DATASET RECORDS section start

`src/rtl/bch_channel_arbiter.sv`:
```
// rtl/bch_channel_arbiter.sv - round-robin frame arbiter sharing one BCH(63,51) decoder between N_CH bit-serial channels
// Optional: define BCH_ARB_STATS_EN to add the frames_done / frames_per_ch completion counters.
module bch_channel_arbiter #(
  parameter int N_CH      = 4,
  parameter int FRAME_LEN = 63
) (
  input  logic              clk,
  input  logic              rst_n,
  input  logic [N_CH-1:0]   ch_valid,
  input  logic [N_CH-1:0]   ch_data,
  output logic [N_CH-1:0]   ch_ready,
  output logic [N_CH-1:0]   ch_out_valid,
  output logic [N_CH-1:0]   ch_out_data,
  input  logic [N_CH-1:0]   ch_out_ready,
  output logic              dec_in_valid,
  output logic              dec_in_data,
  input  logic              dec_in_ready,
  input  logic              dec_out_valid,
  input  logic              dec_out_data,
  output logic              dec_out_ready,
  output logic [2:0]        grant_ch,
  output logic              busy
`ifdef BCH_ARB_STATS_EN
  ,
  output logic [15:0]       frames_done,
  output logic [N_CH*16-1:0] frames_per_ch
`endif
);

  typedef enum logic [1:0] {
    ST_IDLE   = 2'd0,
    ST_LOAD   = 2'd1,
    ST_UNLOAD = 2'd2
  } state_t;

  localparam logic [5:0] LAST_BEAT = 6'(FRAME_LEN - 1);
  localparam logic [2:0] LAST_CH   = 3'(N_CH - 1);

  state_t     state;
  logic [2:0] rr_ptr;
  logic [5:0] beat_cnt;

  // Channel vectors widened to 8 bits so a 3-bit channel number can index them for any N_CH.
  logic [7:0] valid_pad;
  logic [7:0] data_pad;
  logic [7:0] out_ready_pad;
  assign valid_pad     = 8'(ch_valid);
  assign data_pad      = 8'(ch_data);
  assign out_ready_pad = 8'(ch_out_ready);

  logic g_valid;
  logic g_data;
  logic g_out_ready;
  assign g_valid     = valid_pad[grant_ch];
  assign g_data      = data_pad[grant_ch];
  assign g_out_ready = out_ready_pad[grant_ch];

  logic in_beat;
  logic out_beat;
  assign in_beat  = (state == ST_LOAD) && g_valid && dec_in_ready;
  assign out_beat = (state == ST_UNLOAD) && dec_out_valid && g_out_ready;

  logic       req_any;
  logic [2:0] req_ch;

  // Pick the first requesting channel at or after rr_ptr, wrapping past the last channel.
  always_comb begin
    logic [3:0] idx;
    idx     = '0;
    req_any = 1'b0;
    req_ch  = '0;
    for (int i = 0; i < N_CH; i++) begin
      idx = {1'b0, rr_ptr} + 4'(i);
      if (idx >= 4'(N_CH)) idx = idx - 4'(N_CH);
      if (!req_any && valid_pad[idx[2:0]]) begin
        req_any = 1'b1;
        req_ch  = idx[2:0];
      end
    end
  end

  // Route the granted channel's handshakes to the decoder; every other channel sees zeros.
  always_comb begin
    ch_ready     = '0;
    ch_out_valid = '0;
    ch_out_data  = '0;
    for (int i = 0; i < N_CH; i++) begin
      if (grant_ch == 3'(i)) begin
        ch_ready[i]     = (state == ST_LOAD) && dec_in_ready;
        ch_out_valid[i] = (state == ST_UNLOAD) && dec_out_valid;
        ch_out_data[i]  = (state == ST_UNLOAD) && dec_out_data;
      end
    end
  end

  assign dec_in_valid  = (state == ST_LOAD) && g_valid;
  assign dec_in_data   = (state == ST_LOAD) && g_data;
  assign dec_out_ready = (state == ST_UNLOAD) && g_out_ready;
  assign busy          = (state != ST_IDLE);

  // Frame sequencer: arbitrate, stream 63 bits into the decoder, stream 63 corrected bits back.
  always_ff @(posedge clk or negedge rst_n) begin
    if (!rst_n) begin
      state    <= ST_IDLE;
      rr_ptr   <= '0;
      beat_cnt <= '0;
      grant_ch <= '0;
    end else begin
      case (state)
        ST_IDLE: begin
          if (req_any) begin
            grant_ch <= req_ch;
            beat_cnt <= '0;
            state    <= ST_LOAD;
          end
        end
        ST_LOAD: begin
          if (in_beat) begin
            if (beat_cnt == LAST_BEAT) begin
              beat_cnt <= '0;
              state    <= ST_UNLOAD;
            end else begin
              beat_cnt <= beat_cnt + 6'd1;
            end
          end
        end
        ST_UNLOAD: begin
          if (out_beat) begin
            if (beat_cnt == LAST_BEAT) begin
              beat_cnt <= '0;
              rr_ptr   <= (grant_ch == LAST_CH) ? 3'd0 : grant_ch + 3'd1;
              state    <= ST_IDLE;
            end else begin
              beat_cnt <= beat_cnt + 6'd1;
            end
          end
        end
        default: begin
          state    <= ST_IDLE;
          beat_cnt <= '0;
        end
      endcase
    end
  end

`ifdef BCH_ARB_STATS_EN
  logic        frame_done;
  logic [15:0] per_cnt [N_CH];
  assign frame_done = out_beat && (beat_cnt == LAST_BEAT);

  // Completed-frame counters, total and per channel; all wrap naturally at 16 bits.
  always_ff @(posedge clk or negedge rst_n) begin
    if (!rst_n) begin
      frames_done <= '0;
      for (int i = 0; i < N_CH; i++) per_cnt[i] <= '0;
    end else if (frame_done) begin
      frames_done <= frames_done + 16'd1;
      for (int i = 0; i < N_CH; i++) begin
        if (grant_ch == 3'(i)) per_cnt[i] <= per_cnt[i] + 16'd1;
      end
    end
  end

  for (genvar gi = 0; gi < N_CH; gi++) begin : g_stats
    assign frames_per_ch[gi*16 +: 16] = per_cnt[gi];
  end
`endif

endmodule

```
`config.mk`:
```
export PLATFORM = sky130hd
export DESIGN_NAME = bch_channel_arbiter
export DESIGN_NICKNAME = d
export VERILOG_FILES = /design/src/rtl/bch_channel_arbiter.sv
export SDC_FILE = /design/constraint.sdc
export NUM_CORES = 1
export LEC_CHECK = 0
export ABC_CLOCK_PERIOD_IN_PS = 5400
export CORE_MARGIN = 3
export CORE_UTILIZATION = 40
export DETAILED_ROUTE_END_ITERATION = 10
export GPL_TIMING_DRIVEN = 0
export PLACE_DENSITY = 0.75
export SYNTH_ARGS = -nofsm -noshare
export SYNTH_HDL_FRONTEND = slang
export SYNTH_SLANG_ARGS = --single-unit
```
`constraint.sdc`:
```
create_clock -name clk -period 5.4 [get_ports clk]
set_clock_uncertainty 0.05 [all_clocks]
set_input_delay 0.81 -clock clk [delete_from_list [all_inputs] [get_ports clk]]
set_output_delay 0.81 -clock clk [all_outputs]
set_load 0.05 [all_outputs]
```
==> results.sh, run 1 <==
export IMPL_outcome="completed"
export IMPL_grt_antenna_before_repair=0
export IMPL_cts_tree="built"
export IMPL_standard_cell_core_area_um2=3153
export IMPL_total_negative_setup_slacks_ns=0
export IMPL_fin_crit_ns=3.572
export IMPL_drv_slew=0
export IMPL_share_of_layout_cells_above_drive_strength_1_pct=12.43
export IMPL_ant_nets=0
export IMPL_total_leakage_power_nw=0.8359
export IMPL_vias_per_cell=5.786
export IMPL_drt_pass1_iter_count=4
export IMPL_grt_start_max_net_pins=15
export IMPL_timing_setup_critical_path_class="input pin to primary output"
export IMPL_slew_headroom_pct=58.14
export IMPL_cts_resized=0
export IMPL_end_kind="primary output"
export IMPL_worst_ep_arrival_time_ns=2.71
export IMPL_report_final_setup_viol=0
export IMPL_power_per_cell_area_nw_per_um2=358.4
export IMPL_drt_drc_violations_left=0
export IMPL_hold_path_startpoint="beat_cnt[5]$_DFFE_PN0P_"
export IMPL_worst_path_most_repeated_cell="clkdlybuf4s50_1"
export IMPL_final_cell_mix="35 x clkdlybuf4s50_1, 14 x inv_1, 14 x dfrtp_1"
export IMPL_synth_cell_types=44
export IMPL_tightest_slew_ns=0.6259
export IMPL_routed_wl_um=3390
export IMPL_report_final_hold_viol_count=0
export IMPL_clockBufferDepth=2
export IMPL_layout_filler_cells=294
export IMPL_ys_warnings_count=0
export IMPL_r2r_slack_ns=2.91
export IMPL_die_width_um=64.42
export IMPL_synth_flop_cell="dfrtp_1"
export IMPL_timing_fmax_mhz=279.9
export IMPL_mostFrequentLayoutCell="clkdlybuf4s50_1"
export IMPL_timing_reg2reg_worst_path_depth=9
export IMPL_maxCapViolCount=0
export IMPL_placement_io_buffers=35
export IMPL_dp_hpwl_um=2719
export IMPL_cts_post_setup_buffers_inserted=0
export IMPL_floorplan_die_area_um2=4149
export IMPL_vdd_drop_max_uv=218.7
export IMPL_post_synth_inst_count=146
export IMPL_crit_reg2reg_launch="rr_ptr[0]$_DFFE_PN0P_"
export IMPL_synth_async_sr_flop_share_pct=100.0
export IMPL_cp_slowest_cell="clkdlybuf4s50_1"
export IMPL_antenna_diode_count=0
export IMPL_area_delta_synth_final_pct=32.36
export IMPL_pin_count=36
export IMPL_number_of_core_rows=20
export IMPL_clock_sinks=14
export IMPL_route_vias_total=1325
export IMPL_clk_latency_ns=0.28
export IMPL_grt_first_pass_wirelength_um=5851
export IMPL_crit_path_cell_trace="clkdlybuf4s50_1 > mux2i_1 > mux2_2 > nor2b_1 > clkdlybuf4s50_1"
export IMPL_yosysSeqAreaShare_pct=25.66
export IMPL_global_route_usage_total_pct=17.16
export IMPL_synth_edf_count=0
export IMPL_worst_path_max_fanout=6
export IMPL_finalCoreUtilization_pct=57.30
export IMPL_r2r_end="beat_cnt[0]$_DFFE_PN0P_"
export IMPL_path_clk_slew_ns=0.09
export IMPL_crit_path_max_incr_delay_ns=0.81
export IMPL_detailed_router_s_first_iteration_violation_count=85
export IMPL_worst_path_bufs_invs=2
export IMPL_start_util_pct=43.29
export IMPL_finalNetCount=214
export IMPL_wire_per_inst_um=14.80
export IMPL_min_delay_path_class="flip-flop to flip-flop"
export IMPL_total_congestion_overflow=0
export IMPL_required_time_at_the_endpoint_of_the_critical_path_ns=4.54
export IMPL_cts_htree_levels=1
export IMPL_synth_nets=174
export IMPL_worst_setup_path_start_kind="input pin"
export IMPL_mappedNetlistArea_um2=1365
export IMPL_cts_root_buffer="clkbuf_4"
export IMPL_min_period_over_period_pct=66.16
export IMPL_syn_area_per_cell_um2=9.350
export IMPL_hold_depth=1
export IMPL_synth_ff_latch_count=14
export IMPL_crit_family="buffers and inverters"
export IMPL_end_of_the_worst_hold_path="beat_cnt[5]$_DFFE_PN0P_"
export IMPL_place_congestion=0.8908
export IMPL_grt_pass1_vias=1266
export IMPL_cts_buffers_inserted=3
export IMPL_post_cts_hold_buffer_count=0
export IMPL_rsz_0062_raised_after_global_routing="no"
export IMPL_die_height_um=64.42
[cell families (layout without fill, tap and decap cells)]
group | Yosys count | in the layout | share of synthesized area [%]
xor gates and xnor gates | 1 | 1 | 0.6417
adders and majority gates | 11 | 11 | 10.08
muxes | 14 | 14 | 13.29
AOI/OAI and AO/OA | 41 | 41 | 24.20
DFF | 14 | 14 | 25.66
buffers and inverters | 19 | 58 | 6.874
and+or+nand+nor | 46 | 46 | 19.25
[through the flow]
stage          instance area (µm²)  setup WS (ns)  power (W)  hold WS (ns)  instances
5_1_grt                       1807          1.721  0.0006977        0.5011        229
3_3_place_gp                  1770          1.856  0.0005546        0.4175        225
6_report                      1807          1.828  0.0006475        0.4719        229
3_5_place_dp                  1770          1.823  0.0005699        0.4497        225
2_1_floorplan                 1365          2.587  0.0004497        0.3981        146
4_1_cts                       1807          1.821  0.0006492        0.4700        229
[worst max path at each step]
| stage | cells after the start | from | slack [ns] | to |
|---|---|---|---|---|
| global placement | 5 | ch_valid[1] | 1.86 | dec_in_valid |
| CTS | 5 | ch_valid[1] | 1.82 | dec_in_valid |
| finish | 5 | ch_valid[1] | 1.83 | dec_in_valid |
| global route | 5 | ch_valid[1] | 1.72 | dec_in_valid |
| detailed placement | 5 | ch_valid[1] | 1.82 | dec_in_valid |
| floorplan | 4 | grant_ch[0]$_DFFE_PN0P_ | 2.59 | dec_in_valid |
[metal layers]
metal  up-vias  GRT usage, %  share of wire [%]
li1        624             -                  -
met1       638         22.46                 45
met2        61         29.25                 47
met3         2         3.466                7.4
met4         0         3.694               0.29
met5         -             0                  0
[power breakdown]
part	switching (W)	internal, W	total [W]
clock	0.0000370	0.0000411	0.0000781
sequential	0.0000251	0.000126	0.000151
combinational	0.000255	0.000164	0.000419
total	0.000317	0.000331	0.000648
[sequential cells by signal, indices dropped and copies added (netlist names)]
register,flops
state,2
grant_ch,3
rr_ptr,3
beat_cnt,6
[final cells by class]
type	count	area, µm²	area share, %
Clock buffer	4	36.28	2.008
Buffer	5	41.29	2.285
Timing Repair Buffer	35	350.3	19.39
Multi-Input combinational cell	113	920.9	50.97
Tap cell	44	55.05	3.047
Sequential cell	14	350.3	19.39
Inverter	14	52.55	2.909
[cells in the mapped netlist (2+ instances only)]
cell type | number | area [µm²]
a21oi_1 | 5 | 25.02
a31o_2 | 2 | 17.52
a31oi_1 | 3 | 18.77
and2_1 | 5 | 31.28
and3_1 | 13 | 81.33
buf_4 | 2 | 15.01
buf_6 | 2 | 22.52
dfrtp_1 | 14 | 350.3
ha_1 | 11 | 137.6
inv_1 | 14 | 52.55
mux2_2 | 3 | 33.78
mux2i_1 | 8 | 80.08
mux4_2 | 3 | 67.56
nand2_1 | 5 | 18.77
nand2b_1 | 2 | 12.51
nand3_1 | 4 | 20.02
nor2_1 | 4 | 15.01
nor2b_1 | 7 | 43.79
o21ai_0 | 7 | 35.03
o21ai_2 | 2 | 17.52
o31ai_1 | 5 | 37.54
o41ai_1 | 3 | 26.28
No activity file was read; power rests on OpenSTA's default activity.
==> run 2, diff against run 1 <==
- ABC_CLOCK_PERIOD_IN_PS: 5400 -> 2900
- PLACE_DENSITY: 0.75 -> 0.77
- clock period: 5.4 -> 2.9 ns (I/O delays scaled with it)
==> results.sh, run 2 (synthesized netlist as in run 1, its figures left out) <==
export IMPL_outcome="completed"
export IMPL_end_kind="primary output"
export IMPL_worst_ep_arrival_time_ns=2.23
export IMPL_mostFrequentLayoutCell="clkdlybuf4s50_1"
export IMPL_crit_reg2reg_launch="rr_ptr[0]$_DFFE_PN0P_"
export IMPL_min_delay_path_class="flip-flop to flip-flop"
export IMPL_die_height_um=64.42
export IMPL_grt_pass1_vias=1286
export IMPL_clockBufferDepth=2
export IMPL_cts_htree_levels=1
export IMPL_drt_pass1_iter_count=5
export IMPL_number_of_core_rows=20
export IMPL_number_of_flip_flops_under_the_largest_register_name=6
export IMPL_drv_slew=0
export IMPL_post_cts_hold_buffer_count=0
export IMPL_dp_hpwl_um=2722
export IMPL_required_time_at_the_endpoint_of_the_critical_path_ns=2.41
export IMPL_final_cell_mix="20 x clkdlybuf4s50_1, 14 x inv_1, 14 x dfrtp_1"
export IMPL_report_final_setup_viol=0
export IMPL_tightest_slew_ns=0.6517
export IMPL_share_of_layout_cells_above_drive_strength_1_pct=12.43
export IMPL_timing_fmax_mhz=368.6
export IMPL_grt_start_max_net_pins=15
export IMPL_timing_reg2reg_worst_path_depth=9
export IMPL_total_negative_setup_slacks_ns=0
export IMPL_post_dp_cell_area_um2=1770
export IMPL_fin_crit_ns=2.713
export IMPL_rsz_0062_raised_after_global_routing="no"
export IMPL_worst_setup_path_start_kind="flip-flop"
export IMPL_wire_per_inst_um=14.96
export IMPL_cts_tree="built"
export IMPL_floorplan_die_area_um2=4149
export IMPL_top_regs="beat_cnt: 6 flops, grant_ch: 3 flops, rr_ptr: 3 flops"
export IMPL_worst_path_max_fanout=10
export IMPL_crit_path_cell_trace="inv_1 > ha_1 > nor2b_1 > clkbuf_1 > and3_1 > dlygate4sd2_1"
export IMPL_pin_count=36
export IMPL_r2r_slack_ns=0.42
export IMPL_routed_wl_um=3426
export IMPL_dp_cells=225
export IMPL_drt_drc_violations_left=0
export IMPL_global_route_usage_total_pct=17.12
export IMPL_antenna_diode_count=0
export IMPL_crit_path_max_incr_delay_ns=0.53
export IMPL_ant_nets=0
export IMPL_end_of_the_worst_hold_path="beat_cnt[4]$_DFFE_PN0P_"
export IMPL_place_congestion=0.9164
export IMPL_cp_slowest_cell="dlygate4sd2_1"
export IMPL_r2r_end="beat_cnt[0]$_DFFE_PN0P_"
export IMPL_finalCoreUtilization_pct=57.30
export IMPL_clk_latency_ns=0.29
export IMPL_post_route_cell_area_um2=1807
export IMPL_finalNetCount=214
export IMPL_placement_io_buffers=35
export IMPL_hold_depth=1
export IMPL_total_congestion_overflow=0
export IMPL_detailed_router_s_first_iteration_violation_count=62
export IMPL_hold_path_startpoint="beat_cnt[4]$_DFFE_PN0P_"
export IMPL_stdcell_count=229
export IMPL_clock_sinks=14
export IMPL_timing_setup_critical_path_class="flip-flop to primary output"
export IMPL_cts_buffers_inserted=3
export IMPL_route_vias_total=1298
export IMPL_grt_antenna_before_repair=0
export IMPL_area_delta_synth_final_pct=32.36
export IMPL_final_hold_worst_slack_ns=0.4464
export IMPL_total_leakage_power_nw=0.9623
export IMPL_standard_cell_core_area_um2=3153
export IMPL_vdd_drop_max_uv=300.5
export IMPL_max_flop_register="beat_cnt"
export IMPL_power_per_cell_area_nw_per_um2=664.1
export IMPL_path_clk_slew_ns=0.09
export IMPL_report_final_hold_viol_count=0
export IMPL_slew_headroom_pct=56.42
export IMPL_cts_root_buffer="clkbuf_4"
export IMPL_vias_per_cell=5.668
export IMPL_min_period_over_period_pct=93.56
export IMPL_grt_first_pass_wirelength_um=5837
export IMPL_start_util_pct=43.29
export IMPL_maxCapViolCount=0
export IMPL_die_width_um=64.42
[run 2: cell types whose count changed in the layout (fill, tap and decap cells not counted), sizes merged]
cell	delta
dlymetal6s2s	+5
clkdlybuf4s50	-15
dlygate4sd2	+10
[run 2: worst max-delay path by stage]
stage	start	end	slack, ns
floorplan	grant_ch[0]$_DFFE_PN0P_	dec_in_valid	0.46
global placement	ch_valid[1]	dec_in_valid	0.1
detailed placement	ch_valid[1]	dec_in_valid	0.08
CTS	state[1]$_DFFE_PN0P_	ch_ready[2]	0.008
global route	state[0]$_DFFE_PN0P_	ch_out_data[3]	0.08
finish	state[0]$_DFFE_PN0P_	ch_out_valid[0]	0.19
[run 2: layer usage]
layer	global-route usage, %	vias up	share of wire, %
met3	4.159	5	8.0
met1	18.83	614	42
met5	0	-	0
met4	3.166	0	0.85
met2	33.12	55	49
li1	-	624	-
[run 2: area by class of cell]
type | instances | area, µm²
Buffer | 5 | 41.29
Clock buffer | 4 | 36.28
Fill cell | 284 | 1346
Inverter | 14 | 52.55
Multi-Input combinational cell | 113 | 920.9
Sequential cell | 14 | 350.3
Tap cell | 44 | 55.05
Timing Repair Buffer | 35 | 350.3
[run 2: per-stage QoR]
stage / power, W / worst slack [ns]
6_report: 0.001200 / 0.1867
5_1_grt: 0.001285 / 0.07928
4_1_cts: 0.001206 / 0.007621
3_5_place_dp: 0.001058 / 0.07726
3_3_place_gp: 0.001030 / 0.09594
2_1_floorplan: 0.0008374 / 0.4620
[run 2: timing repair]
| action | 4_1_cts | 5_1_grt |
|---|---|---|
| setup buffers | 0 | 0 |
| gates resized for setup | 10 | 5 |
| pin swaps | 0 | 0 |
| endpoints found under the setup margin | 10 | 5 |
| cloned | 0 | 0 |
[run 2: worst max-delay path, delay by kind of cell (launching register included)]
| kind | cells | cell delay, ns |
|---|---|---|
| adder cells (fa/ha/maj) | 1 | 0.28 |
| buffers and inverters | 3 | 0.90 |
| flip-flops | 1 | 0.41 |
| AND/OR/NAND/NOR | 2 | 0.36 |
[run 2: where the power goes]
part	switching, W	internal, W	total (W)
Sequential	0.0000466	0.000234	0.000281
Combinational	0.000471	0.000302	0.000773
Clock	0.0000698	0.0000765	0.000146
==> run 3, diff against run 2 <==
- CTS_BUF_LIST: default -> sky130_fd_sc_hd__clkbuf_2 sky130_fd_sc_hd__clkbuf_4 sky130_fd_sc_hd__clkbuf_8
==> results of run 3 <==
Same layout as run 2: the final DEF is identical, and so are final timing and power.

DATASET RECORDS section end

→ WORK INSTRUCTION: Among the lines above, which ones hold the string "parameter"? Show them.

→ RESULT:
  parameter int N_CH      = 4,
  parameter int FRAME_LEN = 63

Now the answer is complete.